Synthesis and Characterization of Gelatin-Shelled Microbubbles

Abstract

This study focuses on the synthesis process of gelatin-shelled microbubbles and their characterization. A new method to synthesize gelatin-shelled microbubbles was described. Briefly, Traut’s reagent was used to thiolate gelatin molecules; then sonication forces were placed at the water-air surface of the gelatin solution to generate microbubbles. Thiolated gelatin molecules can form S-S bonds between each other, forming a shell encapsulating air. When gelatin’s concentration is 5% w/v at pH 8, Traut’s reagent is 20 times molar excess of gelatin, and sonication time and amplitude is 45sec and 25% respectively, the microbubbles have a diameter of 1107 nm with a shell thickness of about 175 nm. Among different experiment parameters that can affect the size of the microbubbles, sonication time and amplitude have the biggest impact; and both of them have a positive correlation with bubble sizes. Gelatin’s concentration also has a positive correlation with bubble sizes, although it doesn’t have as big an impact as the other two parameters.

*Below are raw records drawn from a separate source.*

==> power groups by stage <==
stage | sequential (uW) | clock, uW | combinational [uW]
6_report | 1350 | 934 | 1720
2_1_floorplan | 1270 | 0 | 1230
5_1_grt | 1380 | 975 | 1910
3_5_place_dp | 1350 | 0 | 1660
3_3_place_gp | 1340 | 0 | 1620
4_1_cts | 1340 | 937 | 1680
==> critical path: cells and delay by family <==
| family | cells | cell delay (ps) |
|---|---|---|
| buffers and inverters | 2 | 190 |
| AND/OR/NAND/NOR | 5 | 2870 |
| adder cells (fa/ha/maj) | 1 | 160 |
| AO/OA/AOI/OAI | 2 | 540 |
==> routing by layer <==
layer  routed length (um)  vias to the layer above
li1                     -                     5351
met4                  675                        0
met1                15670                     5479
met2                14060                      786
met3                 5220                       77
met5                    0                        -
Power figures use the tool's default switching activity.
--- src/rtl/sc1_blitter.sv ---
// Williams SC1 blitter: halts the 6809, copies/fills a W x H block of 4-bit pixels,
// then releases the bus. Sizes are XORed with 4 to reproduce the SC1 erratum.
//   state   | meaning
//   S_IDLE  | waiting for a control write
//   S_HALT  | halt requested, waiting for halt_ack
//   S_READ  | source byte read in progress
//   S_WRITE | processed byte write in progress
//   S_DONE  | bus released, back to idle next edge
module sc1_blitter (
  input  logic        clk,
  input  logic        reset,
  input  logic        e_sync,
  input  logic        reg_cs,
  input  logic [7:0]  reg_data_in,
  input  logic [2:0]  rs,
  output logic        halt,
  input  logic        halt_ack,
  input  logic        blt_ack,
  output logic [15:0] blt_address_out,
  output logic        read,
  output logic        write,
  input  logic [7:0]  blt_data_in,
  output logic [7:0]  blt_data_out,
  output logic        en_upper,
  output logic        en_lower
);

  typedef enum logic [2:0] {S_IDLE, S_HALT, S_READ, S_WRITE, S_DONE} state_t;
  state_t r_state, w_next;

  // Control byte kept without the (ignored) slow bit: {b7..b3, b1, b0}
  logic [6:0]  r_ctrl, r_mode, w_ctrl;
  logic [7:0]  r_mask, r_width, r_height;
  logic [15:0] r_src, r_dst;
  logic        r_go;
  logic [7:0]  r_w, r_col, r_row, r_data;
  logic [3:0]  r_prev;
  logic [15:0] r_src_row, r_src_cur, r_dst_row, r_dst_cur;

  logic        w_ctrl_wr, w_start, w_last;
  logic [7:0]  w_w_x, w_h_x, w_w_eff, w_h_eff, w_d, w_pix;
  logic [15:0] w_src_step, w_src_rstep, w_dst_step, w_dst_rstep;
  logic        w_ss, w_ds, w_fg, w_solid, w_shift, w_no_lo, w_no_hi, w_fg_u, w_fg_l;

  assign w_ctrl_wr = reg_cs && (rs == 3'd0) && (r_state == S_IDLE);
  assign w_start   = e_sync && (r_state == S_IDLE) && (w_ctrl_wr || r_go);
  assign w_ctrl    = w_ctrl_wr ? {reg_data_in[7:3], reg_data_in[1:0]} : r_ctrl;

  assign w_w_x   = r_width ^ 8'h04;
  assign w_h_x   = r_height ^ 8'h04;
  assign w_w_eff = (w_w_x == 8'd0) ? 8'd1 : w_w_x;
  assign w_h_eff = (w_h_x == 8'd0) ? 8'd1 : w_h_x;

  assign {w_no_hi, w_no_lo, w_shift, w_solid, w_fg, w_ds, w_ss} = r_mode;

  assign w_src_step  = w_ss ? 16'h0100 : 16'h0001;
  assign w_dst_step  = w_ds ? 16'h0100 : 16'h0001;
  assign w_src_rstep = w_ss ? 16'h0001 : {8'h00, r_w};
  assign w_dst_rstep = w_ds ? 16'h0001 : {8'h00, r_w};
  assign w_last      = (r_col == 8'd0) && (r_row == 8'd0);

  assign w_d    = w_shift ? {r_prev, r_data[7:4]} : r_data;
  assign w_pix  = w_solid ? r_mask : w_d;
  assign w_fg_u = !w_fg || (w_d[7:4] != 4'h0);
  assign w_fg_l = !w_fg || (w_d[3:0] != 4'h0);

  always_ff @(posedge clk or negedge reset) begin
    if (!reset) begin
      r_ctrl   <= '0;
      r_mask   <= '0;
      r_src    <= '0;
      r_dst    <= '0;
      r_width  <= '0;
      r_height <= '0;
    end else if (reg_cs) begin
      case (rs)
        3'd0: r_ctrl <= {reg_data_in[7:3], reg_data_in[1:0]};
        3'd1: r_mask <= reg_data_in;
        3'd2: r_src[15:8] <= reg_data_in;
        3'd3: r_src[7:0]  <= reg_data_in;
        3'd4: r_dst[15:8] <= reg_data_in;
        3'd5: r_dst[7:0]  <= reg_data_in;
        3'd6: r_width  <= reg_data_in;
        default: r_height <= reg_data_in;
      endcase
    end
  end

  // A control write on an unqualified edge is remembered until the next qualified one
  always_ff @(posedge clk or negedge reset) begin
    if (!reset)         r_go <= 1'b0;
    else if (w_start)   r_go <= 1'b0;
    else if (w_ctrl_wr) r_go <= 1'b1;
  end

  always_ff @(posedge clk or negedge reset) begin
    if (!reset) begin
      r_mode    <= '0;
      r_w       <= '0;
      r_col     <= '0;
      r_row     <= '0;
      r_data    <= '0;
      r_prev    <= '0;
      r_src_row <= '0;
      r_src_cur <= '0;
      r_dst_row <= '0;
      r_dst_cur <= '0;
    end else if (e_sync) begin
      if (w_start) begin
        r_mode    <= w_ctrl;
        r_w       <= w_w_eff;
        r_col     <= w_w_eff - 8'd1;
        r_row     <= w_h_eff - 8'd1;
        r_prev    <= 4'h0;
        r_src_row <= r_src;
        r_src_cur <= r_src;
        r_dst_row <= r_dst;
        r_dst_cur <= r_dst;
      end else if (r_state == S_READ && blt_ack) begin
        r_data <= blt_data_in;
      end else if (r_state == S_WRITE && blt_ack) begin
        if (r_col != 8'd0) begin
          r_col     <= r_col - 8'd1;
          r_src_cur <= r_src_cur + w_src_step;
          r_dst_cur <= r_dst_cur + w_dst_step;
          r_prev    <= r_data[3:0];
        end else if (r_row != 8'd0) begin
          r_row     <= r_row - 8'd1;
          r_col     <= r_w - 8'd1;
          r_src_row <= r_src_row + w_src_rstep;
          r_src_cur <= r_src_row + w_src_rstep;
          r_dst_row <= r_dst_row + w_dst_rstep;
          r_dst_cur <= r_dst_row + w_dst_rstep;
          r_prev    <= 4'h0;
        end
      end
    end
  end

  always_ff @(posedge clk or negedge reset) begin
    if (!reset) r_state <= S_IDLE;
    else        r_state <= w_next;
  end

  always_comb begin
    w_next = r_state;
    if (e_sync) begin
      case (r_state)
        S_IDLE:  if (w_start)  w_next = S_HALT;
        S_HALT:  if (halt_ack) w_next = S_READ;
        S_READ:  if (blt_ack)  w_next = S_WRITE;
        S_WRITE: if (blt_ack)  w_next = w_last ? S_DONE : S_READ;
        default: w_next = S_IDLE;
      endcase
    end
  end

  always_comb begin
    halt            = 1'b0;
    read            = 1'b0;
    write           = 1'b0;
    blt_address_out = 16'h0000;
    blt_data_out    = 8'h00;
    en_upper        = 1'b0;
    en_lower        = 1'b0;
    case (r_state)
      S_HALT: halt = 1'b1;
      S_READ: begin
        halt            = 1'b1;
        read            = 1'b1;
        blt_address_out = r_src_cur;
      end
      S_WRITE: begin
        halt            = 1'b1;
        write           = 1'b1;
        blt_address_out = r_dst_cur;
        blt_data_out    = {w_fg_u ? w_pix[7:4] : 4'h0, w_fg_l ? w_pix[3:0] : 4'h0};
        en_upper        = !w_no_hi && w_fg_u;
        en_lower        = !w_no_lo && w_fg_l;
      end
      default: ;
    endcase
  end

endmodule

--- config.mk ---
export PLATFORM = sky130hd
export DESIGN_NAME = sc1_blitter
export DESIGN_NICKNAME = d
export VERILOG_FILES = /design/src/rtl/sc1_blitter.sv
export SDC_FILE = /design/constraint.sdc
export NUM_CORES = 1
export LEC_CHECK = 0
export CAP_MARGIN = 5
export CORE_ASPECT_RATIO = 0.9
export CORE_MARGIN = 3
export CORE_UTILIZATION = 45
export DETAILED_ROUTE_END_ITERATION = 7
export DONT_BUFFER_PORTS = 1
export SLEW_MARGIN = 0
export SYNTH_ARGS = -nofsm -noshare
export SYNTH_HDL_FRONTEND = slang
export SYNTH_SLANG_ARGS = --single-unit
--- constraint.sdc ---
create_clock -name clk -period 4.9 [get_ports clk]
set_clock_uncertainty 0.05 [all_clocks]
set_input_delay 0.245 -clock clk [delete_from_list [all_inputs] [get_ports clk]]
set_output_delay 0.245 -clock clk [all_outputs]
set_load 0.05 [all_outputs]
==> summary.txt <==
outcome = complete, no violations
crit path max fanout = 11
HP Class = in -> reg
initial antenna violation count = 1
count of pins over their slew limit = 0
slew margin rel. = 36.03%
Die Footprint = 23880 um2
CTS tree = yes
largest net degree at the start of global routing = 175
top_reg_cell synth = dfrtp_1
worst setup slack after placement = 1782 ps
fin cells = 1326
Final GP Congestion = 0.8881
Mapped Nets = 1077
initial core utilization = 46.80%
max cap viols = 0
Clock Tree Buf Depth = 2
mux cell area share after synthesis = 10.60%
vias in the first global route = 7617
crit share post-route = 65.27%
Post-synth EDFFs = 0
Nets = 1078
Final Hold Violating Endpoints = 0
post-route cell area = 10980 um2
adder-cell area share of the yosys netlist = 3.429%
clk sinks = 174
layout cell share with drive strength beyond 1 = 13.94%
DRT antenna net count = 0
Post-CTS Setup Repair Bufs = 0
PnR worst setup slack = 1702 ps
final wirelength = 28880 um
First-pass DRT Iterations = 6
via count = 8058
Critical Path End Type = flip-flop
Post-route DRC = 0
Seq/Total Area, Yosys = 43.87%
critical path class = reg -> reg
die width = 162.6 um
synthesis-stage register bit count = 174
Overflow after GRT = 0
CORE AREA = 21210 um2
nature of the critical path startpoint = flip-flop
GR Util All Layers = 24.36%
drt wl/cell = 21.78 um
Yosys cell types = 73
Synth Area in Simple Gates = 16.60%
clock-pin transition on the worst setup and hold timing paths = 80 ps
Pleak = 4.842 nW
dpl hpwl = 19060 um
fmax = 312.7 MHz
# diodes = 0
# H-tree levels = 4
first-pass GRT wire length = 44910 um
Ys Warns = 0
root buf cell = clkbuf_16
Async SR Flop Fraction = 100.0%
dpl cell area = 10200 um2
endpoints failing setup = 0
Mapped Area = 9926 um2
total negative slack = 0 ps
XOR/XNOR Fraction of Synth Area = 4.147%
total power = 6.399 mW
RSZ-0062 raised after global routing = no
CTS buffer count = 17
initial DRC count = 829
Worst-Skew Late Latency = 440 ps
WP data arrival = 3470 ps
IO Pins = 54
Syn Area/Cell = 9.674 um2
Compound-Gate Fraction of Synth Area = 18.27%
IO Port Bufs = 0
worst ir drop on vdd = 0.3719 mV
Final Critical Period = 3198 ps
pwr dens = 583.0 nW/um2
hold_ws = 20.61 ps
Layout area overhead = 10.59%
Cells after Synth = 1026
Slew @ Worst Pin = 956.0 ps
main combinational cell family by area after synthesis = compound AO/OA/AOI/OAI gates
Util after Layout = 51.76%
Vias/cell = 6.077
required time of the critical path = 5180 ps
post_cts resized = 0
Post-Place Cells = 1275
filler instances = 1965
std cell rows = 50
CTS Hold Bufs = 19
die height = 146.9 um
-- power breakdown --
part	switching, mW	leakage [nW]	internal [mW]	total (mW)
registers	0.618	2.17	1.92	2.54
logic	1.58	2.39	0.947	2.53
clock network	0.653	0.280	0.677	1.33
total	2.85	4.84	3.55	6.40
-- layer usage --
layer | wire length (um) | vias up | GRT usage, %
met5 | 0 | - | 0
met4 | 425 | 0 | 6.258
met3 | 1794 | 27 | 4.285
met2 | 12590 | 256 | 35.79
met1 | 14080 | 4031 | 37.25
li1 | - | 3744 | -
-- layout by cell type, fill, tap and decap left out, types with 23 or more instances in the layout --
master   instances
xor2_1          25
a21oi_1         60
dfrtp_1        174
ha_1            24
nand2_1        132
o21ai_0         66
mux2_2          73
mux2i_1         23
a22o_1          23
nand3_1         27
nor2_1          76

Solution pH doesn’t have a clear impact on bubble sizes. When the ratio of Traut’s reagent and gelatin is about 10 to 20, the size of microbubbles tends to be the largest. The functional groups on gelatin can retain their reactivity after forming the shell, making them able to bind various protein or DNA drug molecules. Furthermore, a two-step method was studied using gelatin as an example, which increases the level of thiolation of gelatin. It was found that after gelatin is aminated with EDC and ethylenediamine, up to 8 times more thiol groups can be introduced onto the gelatin surface and potentially increase the shell stability. This two-step method can be especially useful for proteins that may not have many natural thiol and amine groups; and it can potentially provide the opportunities for loading many drug molecules that are previously impossible to be delivered by proteinaceous microbubbles.